Re:Here's the deal (Score:2)
By your logic, no boycott would ever work.
Re:Censorship or fair? Its business folks. (Score:2)
What if there are no alternatives. In many places, there's only one choice for high-speed access. If you're in a town that has Adelphia as its sole cable provider and DSL is not available, then you have exactly two choices for broadband access: buy from the Adelphia monopoly or forget about it. Sure you can go back to dialup, but one really can't compare the two types of connections. And in many places, smaller dialup ISP's are folding or being bought up by national giants like Earthlink and AOL, so your dialup choice may be limited to one or two providers as well. Sure the free-market solution is all well and good in a densely populated area that provides at least one cable modem option and several DSL options for high-speed access, but this situation is not universally true.

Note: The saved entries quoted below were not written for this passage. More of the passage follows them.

### src/rtl/fft_reorder_ctrl_if.sv
// Control/status bundle between the FFT reorder controller and its
// environment: enable, frame start, read-order select, RAM control and
// output flags.
interface fft_reorder_ctrl_if #(
    parameter int AW = 6
);
    logic          ED;
    logic          START;
    logic          BITREV;
    logic          RAM_ED;
    logic          RAM_WE;
    logic [AW-1:0] RAM_ADDR;
    logic          RDY;
    logic          BUSY;
    logic          START_ERR;

    // Controller side
    modport slave (
        input  ED, START, BITREV,
        output RAM_ED, RAM_WE, RAM_ADDR, RDY, BUSY, START_ERR
    );

    // Environment side
    modport master (
        output ED, START, BITREV,
        input  RAM_ED, RAM_WE, RAM_ADDR, RDY, BUSY, START_ERR
    );
endinterface

### src/rtl/fft_reorder_ctrl.sv
// FFT output reorder controller. Loads one N-sample frame into a single-port
// RAM in natural order, then drains it in bit-reversed or natural order and
// flags each valid RAM output word with RDY.
module fft_reorder_ctrl #(
    parameter int AW  = 6,
    parameter int LAT = 2
) (
    input  logic               CLK,
    input  logic               RST,
    fft_reorder_ctrl_if.slave  bus
);
    localparam logic [AW-1:0] LAST = '1;

    typedef enum logic [1:0] {IDLE, LOAD, DRAIN} state_t;

    state_t         state_reg;
    logic [AW-1:0]  cnt_reg;
    logic [AW-1:0]  cnt_rev;
    logic           brv_reg;
    logic           busy_reg;
    logic           start_err_reg;
    logic [LAT-1:0] rdy_pipe_reg;
    logic           ram_we_next;
    logic [AW-1:0]  ram_addr_next;

    // Bit-reversed view of the counter: bit gi takes counter bit AW-1-gi.
    generate
        for (genvar gi = 0; gi < AW; gi++) begin : g_rev
            assign cnt_rev[gi] = cnt_reg[AW-1-gi];
        end
    endgenerate

    // Frame sequencer: load N samples, then drain N addresses; all steps gated by ED.
    always_ff @(posedge CLK) begin
        if (RST) begin
            state_reg <= IDLE;
            cnt_reg   <= '0;
            brv_reg   <= 1'b0;
            busy_reg  <= 1'b0;
        end else if (bus.ED) begin
            case (state_reg)
                IDLE: begin
                    if (bus.START) begin
                        // Sample 0 is written in this cycle, so LOAD resumes at address 1.
                        cnt_reg   <= AW'(1);
                        brv_reg   <= bus.BITREV;
                        state_reg <= LOAD;
                        busy_reg  <= 1'b1;
                    end
                end
                LOAD: begin
                    if (cnt_reg == LAST) begin
                        cnt_reg   <= '0;
                        state_reg <= DRAIN;
                    end else begin
                        cnt_reg <= cnt_reg + AW'(1);
                    end
                end
                DRAIN: begin
                    if (cnt_reg == LAST) begin
                        cnt_reg   <= '0;
                        state_reg <= IDLE;
                        busy_reg  <= 1'b0;
                    end else begin
                        cnt_reg <= cnt_reg + AW'(1);
                    end
                end
                default: begin
                    cnt_reg   <= '0;
                    state_reg <= IDLE;
                    busy_reg  <= 1'b0;
                end
            endcase
        end
    end

    // One-cycle error pulse for a START that arrives while a frame is in progress.
    always_ff @(posedge CLK) begin
        if (RST) begin
            start_err_reg <= 1'b0;
        end else begin
            start_err_reg <= bus.ED && bus.START && (state_reg != IDLE);
        end
    end

    // Read-valid pipeline tracking the RAM read latency; shifts only on ED cycles.
    always_ff @(posedge CLK) begin
        if (RST) begin
            rdy_pipe_reg <= '0;
        end else if (bus.ED) begin
            rdy_pipe_reg[0] <= (state_reg == DRAIN);
            for (int i = 1; i < LAT; i++) begin
                rdy_pipe_reg[i] <= rdy_pipe_reg[i-1];
            end
        end
    end

    // RAM write enable and address decode from the current state.
    always_comb begin
        ram_we_next   = 1'b0;
        ram_addr_next = '0;
        case (state_reg)
            IDLE:  ram_we_next = bus.START;
            LOAD: begin
                ram_we_next   = 1'b1;
                ram_addr_next = cnt_reg;
            end
            DRAIN: ram_addr_next = brv_reg ? cnt_rev : cnt_reg;
            default: begin
                ram_we_next   = 1'b0;
                ram_addr_next = '0;
            end
        endcase
    end

    assign bus.RAM_ED    = bus.ED;
    assign bus.RAM_WE    = ram_we_next;
    assign bus.RAM_ADDR  = ram_addr_next;
    // DO is frozen while ED is low, so RDY is qualified by ED to flag each word exactly once.
    assign bus.RDY       = rdy_pipe_reg[LAT-1] & bus.ED;
    assign bus.BUSY      = busy_reg;
    assign bus.START_ERR = start_err_reg;
endmodule
**config.mk**
```make
export PLATFORM = sky130hd
export DESIGN_NAME = collatz_sweep_ctrl
export DESIGN_NICKNAME = d
export VERILOG_FILES = /design/src/rtl/collatz_sweep_ctrl.sv
export SDC_FILE = /design/constraint.sdc
export NUM_CORES = 1
export LEC_CHECK = 0
export BUFFER_PORTS_ARGS = -buffer_cell sky130_fd_sc_hd__buf_2
export CORE_UTILIZATION = 54
export CTS_CLUSTER_SIZE = 12
export DETAILED_ROUTE_END_ITERATION = 8
export GPL_ROUTABILITY_DRIVEN = 0
export PLACE_DENSITY = 0.89
export SLEW_MARGIN = 20
export SYNTH_ARGS = -nofsm -noshare
export SYNTH_HDL_FRONTEND = slang
export SYNTH_SLANG_ARGS = --single-unit
export TNS_END_PERCENT = 20
```
**constraint.sdc**
```tcl
create_clock -name i_clk -period 2.6 [get_ports i_clk]
set_clock_uncertainty 0.15 [all_clocks]
set_input_delay 0.39 -clock i_clk [delete_from_list [all_inputs] [get_ports i_clk]]
set_output_delay 0.39 -clock i_clk [all_outputs]
set_load 0.05 [all_outputs]
```
==> src/flat_wrapper.sv <==
// flat-port wrapper written by rule: the top's interface ports become plain ports
module seq_det_prog_flat 
#(
    parameter int MAX_LEN = 8,
    parameter int LEN_W   = 4,
    parameter int CNT_W   = 8
)
  (clk, rstn, bus_din, bus_din_vld, bus_cfg_load, bus_pattern, bus_pat_len, bus_overlap, bus_cnt_clr, bus_armed, bus_match, bus_match_cnt, bus_cnt_sat);
  seq_det_prog_if #(.MAX_LEN(MAX_LEN), .LEN_W(LEN_W), .CNT_W(CNT_W)) bus_i ();
  input logic clk;
  input logic rstn;
  input wire logic [$bits(bus_i.din)-1:0] bus_din;
  input wire logic [$bits(bus_i.din_vld)-1:0] bus_din_vld;
  input wire logic [$bits(bus_i.cfg_load)-1:0] bus_cfg_load;
  input wire logic [$bits(bus_i.pattern)-1:0] bus_pattern;
  input wire logic [$bits(bus_i.pat_len)-1:0] bus_pat_len;
  input wire logic [$bits(bus_i.overlap)-1:0] bus_overlap;
  input wire logic [$bits(bus_i.cnt_clr)-1:0] bus_cnt_clr;
  output wire logic [$bits(bus_i.armed)-1:0] bus_armed;
  output wire logic [$bits(bus_i.match)-1:0] bus_match;
  output wire logic [$bits(bus_i.match_cnt)-1:0] bus_match_cnt;
  output wire logic [$bits(bus_i.cnt_sat)-1:0] bus_cnt_sat;
  assign bus_i.din = bus_din;
  assign bus_i.din_vld = bus_din_vld;
  assign bus_i.cfg_load = bus_cfg_load;
  assign bus_i.pattern = bus_pattern;
  assign bus_i.pat_len = bus_pat_len;
  assign bus_i.overlap = bus_overlap;
  assign bus_i.cnt_clr = bus_cnt_clr;
  assign bus_armed = bus_i.armed;
  assign bus_match = bus_i.match;
  assign bus_match_cnt = bus_i.match_cnt;
  assign bus_cnt_sat = bus_i.cnt_sat;
  seq_det_prog #(.MAX_LEN(MAX_LEN), .LEN_W(LEN_W), .CNT_W(CNT_W)) u_core (.clk(clk), .rstn(rstn), .bus(bus_i));
endmodule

At least Ma Bell was ordered by the federal government to serve everybody, since they monopolized the U.S. telephone network for decades. In the broadband market, these requirements don't exist yet, even though local and federal regulations often lead to a broadband monopoly. Now some ISP's are shutting off users' accounts for possible (but not always proven) copyright infringment. What if next year Adelphia says: "Multiplayer Quake games are sucking up too much bandwidth. But preventing users from playing multiplayer games, we'll save tremendously on bandwith costs, resulting in higher profits." In a competitive situation, this scenario would be prevented, as the affected users quickly change to another high-speed provider. But in a monopoly, consumers don't have much recourse when their account is terminated because of some nebulous "violation" of a TOS agreement.

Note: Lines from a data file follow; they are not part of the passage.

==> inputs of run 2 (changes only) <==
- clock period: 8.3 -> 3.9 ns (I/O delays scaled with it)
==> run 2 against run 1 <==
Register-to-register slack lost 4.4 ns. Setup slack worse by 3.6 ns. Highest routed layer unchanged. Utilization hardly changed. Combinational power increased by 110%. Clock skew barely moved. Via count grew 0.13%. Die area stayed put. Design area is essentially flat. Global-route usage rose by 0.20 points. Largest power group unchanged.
--- src/rtl/lieat_wbu.sv ---
// ============================================================================
// Module   : lieat_wbu
// Brief    : Writeback unit arbitrating EXU and long-instruction results into
//            a single regfile port; tracks long instructions in an in-order
//            FIFO and flags dispatch dependencies.
//            Optional macro LIEAT_WBU_OUTREG_EN registers all wb_* outputs.
// Revision : 1.0 - initial release
// ============================================================================
`default_nettype none

`ifndef XLEN
`define XLEN 32
`endif
`ifndef REG_IDX
`define REG_IDX 5
`endif

module lieat_wbu #(
  parameter int LONGI_DEPTH = 4,
  parameter int LONGI_PTR   = $clog2(LONGI_DEPTH)
) (
  input  logic                  clock,
  input  logic                  reset,
  input  logic                  disp_longi_valid,
  output logic                  disp_longi_ready,
  input  logic [`REG_IDX-1:0]   disp_longi_rd,
  input  logic [`XLEN-1:0]      disp_longi_pc,
  input  logic                  disp_longi_lsu,
  output logic [LONGI_PTR-1:0]  disp_longi_tag,
  input  logic [`REG_IDX-1:0]   chk_rs1,
  input  logic [`REG_IDX-1:0]   chk_rs2,
  input  logic [`REG_IDX-1:0]   chk_rd,
  output logic                  chk_dep,
  input  logic                  exu_wb_valid,
  output logic                  exu_wb_ready,
  input  logic                  exu_wb_en,
  input  logic [`REG_IDX-1:0]   exu_wb_rd,
  input  logic [`XLEN-1:0]      exu_wb_data,
  input  logic [`XLEN-1:0]      exu_wb_pc,
  input  logic                  exu_wb_ebreak,
  input  logic                  long_wb_valid,
  output logic                  long_wb_ready,
  input  logic [LONGI_PTR-1:0]  long_wb_tag,
  input  logic [`XLEN-1:0]      long_wb_data,
  output logic                  wb_valid,
  output logic                  wb_en,
  output logic [`REG_IDX-1:0]   wb_rd,
  output logic [`XLEN-1:0]      wb_data,
  output logic [`XLEN-1:0]      wb_pc,
  output logic                  wb_lsu,
  output logic                  wb_ebreak,
  output logic                  longi_empty,
  output logic                  wb_tag_err
);

  localparam int c_XW = `XLEN;
  localparam int c_RW = `REG_IDX;
  localparam logic [LONGI_PTR:0] c_PTR_ONE = {{LONGI_PTR{1'b0}}, 1'b1};

  logic [c_RW-1:0]        r_ent_rd  [LONGI_DEPTH];
  logic [c_XW-1:0]        r_ent_pc  [LONGI_DEPTH];
  logic [LONGI_DEPTH-1:0] r_ent_lsu;
  logic [LONGI_DEPTH-1:0] r_ent_vld;
  logic [LONGI_PTR:0]     r_head;
  logic [LONGI_PTR:0]     r_tail;
  logic                   r_tag_err;

  logic [LONGI_PTR-1:0]   w_head_idx;
  logic [LONGI_PTR-1:0]   w_tail_idx;
  logic                   w_empty;
  logic                   w_full;
  logic                   w_alloc;
  logic                   w_long_ret;
  logic                   w_exu_ret;
  logic [LONGI_DEPTH-1:0] w_dep_hit;
  logic                   w_pend_hit;

  logic                   w_wb_valid;
  logic                   w_wb_en;
  logic [c_RW-1:0]        w_wb_rd;
  logic [c_XW-1:0]        w_wb_data;
  logic [c_XW-1:0]        w_wb_pc;
  logic                   w_wb_lsu;
  logic                   w_wb_ebreak;

  assign w_head_idx = r_head[LONGI_PTR-1:0];
  assign w_tail_idx = r_tail[LONGI_PTR-1:0];
  assign w_empty    = (r_head == r_tail);
  assign w_full     = (r_head[LONGI_PTR] != r_tail[LONGI_PTR]) && (w_head_idx == w_tail_idx);

  // Full is judged on pre-retire state, so a same-cycle retire never frees a slot.
  assign w_alloc    = disp_longi_valid & ~w_full;
  assign w_long_ret = long_wb_valid & ~w_empty;
  assign w_exu_ret  = exu_wb_valid & ~w_long_ret;

  assign disp_longi_ready = ~w_full;
  assign disp_longi_tag   = w_tail_idx;
  assign long_wb_ready    = ~w_empty;
  assign exu_wb_ready     = ~w_long_ret;
  assign longi_empty      = w_empty;
  assign wb_tag_err       = r_tag_err;

  always_comb begin
    w_wb_valid  = 1'b0;
    w_wb_en     = 1'b0;
    w_wb_rd     = '0;
    w_wb_data   = '0;
    w_wb_pc     = '0;
    w_wb_lsu    = 1'b0;
    w_wb_ebreak = 1'b0;
    if (w_long_ret) begin
      w_wb_valid = 1'b1;
      w_wb_en    = (r_ent_rd[w_head_idx] != '0);
      w_wb_rd    = r_ent_rd[w_head_idx];
      w_wb_data  = long_wb_data;
      w_wb_pc    = r_ent_pc[w_head_idx];
      w_wb_lsu   = r_ent_lsu[w_head_idx];
    end else if (w_exu_ret) begin
      w_wb_valid  = 1'b1;
      w_wb_en     = exu_wb_en & (exu_wb_rd != '0);
      w_wb_rd     = exu_wb_rd;
      w_wb_data   = exu_wb_data;
      w_wb_pc     = exu_wb_pc;
      w_wb_ebreak = exu_wb_ebreak;
    end
  end

  always_ff @(posedge clock) begin
    if (reset) begin
      r_head    <= '0;
      r_tail    <= '0;
      r_ent_vld <= '0;
      r_tag_err <= 1'b0;
    end else begin
      if (w_long_ret) begin
        r_ent_vld[w_head_idx] <= 1'b0;
        r_head                <= r_head + c_PTR_ONE;
        if (long_wb_tag != w_head_idx)
          r_tag_err <= 1'b1;
      end
      if (w_alloc) begin
        r_ent_rd[w_tail_idx]  <= disp_longi_rd;
        r_ent_pc[w_tail_idx]  <= disp_longi_pc;
        r_ent_lsu[w_tail_idx] <= disp_longi_lsu;
        r_ent_vld[w_tail_idx] <= 1'b1;
        r_tail                <= r_tail + c_PTR_ONE;
      end
    end
  end

  generate
    for (genvar i = 0; i < LONGI_DEPTH; i++) begin : g_dep
      assign w_dep_hit[i] = r_ent_vld[i] && (r_ent_rd[i] != '0) &&
                            ((r_ent_rd[i] == chk_rs1) || (r_ent_rd[i] == chk_rs2) ||
                             (r_ent_rd[i] == chk_rd));
    end
  endgenerate

`ifdef LIEAT_WBU_OUTREG_EN
  logic              r_wb_valid;
  logic              r_wb_en;
  logic [c_RW-1:0]   r_wb_rd;
  logic [c_XW-1:0]   r_wb_data;
  logic [c_XW-1:0]   r_wb_pc;
  logic              r_wb_lsu;
  logic              r_wb_ebreak;

  always_ff @(posedge clock) begin
    if (reset) begin
      r_wb_valid  <= 1'b0;
      r_wb_en     <= 1'b0;
      r_wb_rd     <= '0;
      r_wb_data   <= '0;
      r_wb_pc     <= '0;
      r_wb_lsu    <= 1'b0;
      r_wb_ebreak <= 1'b0;
    end else begin
      r_wb_valid  <= w_wb_valid;
      r_wb_en     <= w_wb_en;
      r_wb_rd     <= w_wb_rd;
      r_wb_data   <= w_wb_data;
      r_wb_pc     <= w_wb_pc;
      r_wb_lsu    <= w_wb_lsu;
      r_wb_ebreak <= w_wb_ebreak;
    end
  end

  // The registered write is still in flight, so it counts as a hazard too.
  assign w_pend_hit = r_wb_en &&
                      ((r_wb_rd == chk_rs1) || (r_wb_rd == chk_rs2) || (r_wb_rd == chk_rd));

  assign wb_valid  = r_wb_valid;
  assign wb_en     = r_wb_en;
  assign wb_rd     = r_wb_rd;
  assign wb_data   = r_wb_data;
  assign wb_pc     = r_wb_pc;
  assign wb_lsu    = r_wb_lsu;
  assign wb_ebreak = r_wb_ebreak;
`else
  assign w_pend_hit = 1'b0;

  assign wb_valid  = w_wb_valid;
  assign wb_en     = w_wb_en;
  assign wb_rd     = w_wb_rd;
  assign wb_data   = w_wb_data;
  assign wb_pc     = w_wb_pc;
  assign wb_lsu    = w_wb_lsu;
  assign wb_ebreak = w_wb_ebreak;
`endif

  assign chk_dep = (|w_dep_hit) | w_pend_hit;

endmodule

`default_nettype wire

--- config.mk ---
export PLATFORM = sky130hd
export DESIGN_NAME = lieat_wbu
export DESIGN_NICKNAME = d
export VERILOG_FILES = /design/src/rtl/lieat_wbu.sv
export SDC_FILE = /design/constraint.sdc
export NUM_CORES = 1
export LEC_CHECK = 0
export ABC_AREA = 0
export CAP_MARGIN = 20
export CORE_MARGIN = 2
export CORE_UTILIZATION = 60
export DETAILED_ROUTE_END_ITERATION = 7
export DONT_BUFFER_PORTS = 1
export GPL_TIMING_DRIVEN = 0
export MAX_ROUTING_LAYER = met4
export PLACE_DENSITY = 0.76
export SYNTH_ARGS = -nofsm -noshare
export SYNTH_HDL_FRONTEND = slang
export SYNTH_SLANG_ARGS = --single-unit
--- constraint.sdc ---
create_clock -name clock -period 5.2 [get_ports clock]
set_input_delay 0.78 -clock clock [delete_from_list [all_inputs] [get_ports clock]]
set_output_delay 0.78 -clock clock [all_outputs]
set_load 0.02 [all_outputs]
==> run_results.csv <==
group,metric,value,unit
cts,tritoncts,"done",
cts,cts_setup_buffers,0,
floorplanning,die_h,119,µm
pwr,p_int,2.42,mW
floorplanning,dieWidth,119,µm
global_route,grt_max_degree,22,
placed_design,globalplace.congestion,0.856,
cts,path_clk_slew,0.06,ns
timing,slew_violations,0,
logic_synthesis,syn-num-nets,790,
placed_design,dp_hpwl,15.1,mm
route,dr.pass1.iters,4,
global_route,grt_overflow,0,
floorplanning,io_pins,244,
logic_synthesis,ys_async_sr_fraction,0,%
route,routed_wire_length_per_instance,24.6,µm
pwr,p_comb_share,23.7,%
critical_path,cp-end-kind,"output port",
timing,fin_ws,1.74,ns
route,drtIter0Drc,427,
logic_synthesis,syn_avg_cell_area,12.8,µm²
placed_design,io_buffers,0,
pwr,irDropWorstVdd,0.311,mV
timing,rsz0062_at_grt,"false",
logic_synthesis,syn_inst,619,
layout,layout-drive-gt1-share,14.4,%
floorplanning,start_util,62.0,%
floorplanning,die_area,14100,µm²
floorplanning,num_rows,41,
timing,worst_pin_slew,0.964,ns
logic_synthesis,ys_seq_area_share,60.9,%
cts,cts-root-buf,"clkbuf_16",
logic_synthesis,synth.distinct_cells,27,
cts,postCtsHoldBufs,0,
pwr,p_leak,2.86,nW
route,vias_per_cell,6.18,
layout,most-common-layout-cells,"152 x edfxtp_1, 147 x nand2_1, 72 x o21ai_0",
timing,fmax,0.289,GHz
timing,hold_viol_final,0,
global_route,antenna_found_initial,1,
timing,post-route-min-period,3.46,ns
route,wl,20.4,mm
global_route,grtUsageTotal,30.2,%
pwr,p_sw,1.11,mW
critical_path,required,4.42,ns
critical_path,path_max_fanout,10,
pwr,p_seq_share,43.2,%
placed_design,dp_slack,1.93,ns
timing,setup_tns,0,ns
placed_design,placed_area,8240,µm²
global_route,grt_pass1_vias,5181,
logic_synthesis,synth-edff-count,152,
cts,clkSinkCount,165,
layout,final_common_cell,"edfxtp_1",
timing,clock_skew,0.00819,ns
pwr,clkPwrFrac,33.2,%
timing,final.period_utilization,66.5,%
logic_synthesis,synth_warnings,0,
cts,htreeDepth,4,
pwr,power_density,402,nW/µm²
critical_path,arrival,2.68,ns
layout,design_area,8790,µm²
cts,cts_buffer_depth,2,
logic_synthesis,synthesis.area,7930,µm²
layout,area.growth.synth_to_final,11.0,%
timing,setup_viol,0,
layout,finalCoreUtilization,68.9,%
critical_path,cp-start-kind,"flop",
critical_path,crit_type,"flop to output port",
cts,numCtsBuffers,17,
pwr,switching_share,31.5,%
floorplanning,core,12800,µm²
worst_hold_path,min_path_type,"primary input to flop",
timing,relSlewSlack,35.1,%
route,vias,5113,
global_route,grt_first_pass_wirelength,29.9,mm
cts,insertion_delay,0.43,ns
run_status,status,"finished clean",
logic_synthesis,ys_ff_latch,165,
job,max_cap_viol_count,0,
route,drc,0,
cts,cts.repair.resized,0,
layout,final_nets,813,
route,ant_nets,0,
logic_synthesis,ys.flop_type,"edfxtp_1",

In order for the market to work, the government needs to have universal access requirements for monopoly broadband providers and needs to work to eliminate regulatory and technical roadblocks that prevent broadband competition in many U.S. markets. Otherwise, broadband consumers will be increasingly asked to bend over and take it under the broadband provider's rule "My way or the highway."
The idiocy here is embarassing (Score:2)
First of all, not everyone on Slasdot is a hypocrite.
Second of all, are you going to take these people word for granted that the people using Napster or Bearshare or whatever is actually a violator? What if the song "shared" is only similarly titled to some other RIAA song? You trust Random "Boba Fett" Bounty Hunter now huh?
You can't even begin to list the various transgressions being done by the RIAA. Creating a whole inductry of bounty hunters - is that endorsed by right thinking Americans now? Using the threat of legal action against ISP when they have no case.
If you want to complain about the hypocrisy of the slashdot crowd, then I should like to complain that "two wrongs don't make a right".;
Re:The only solution (Score:2)
Curious. The first users and abusers of this provision was the Church of Scientology, who uses it like a sledgehammer to shut down sites critical of its activities. For all the bluster, the USENET group alt.religion.scientology was years ahead of the rest of the geek nation when it came to the implications of the DMCA.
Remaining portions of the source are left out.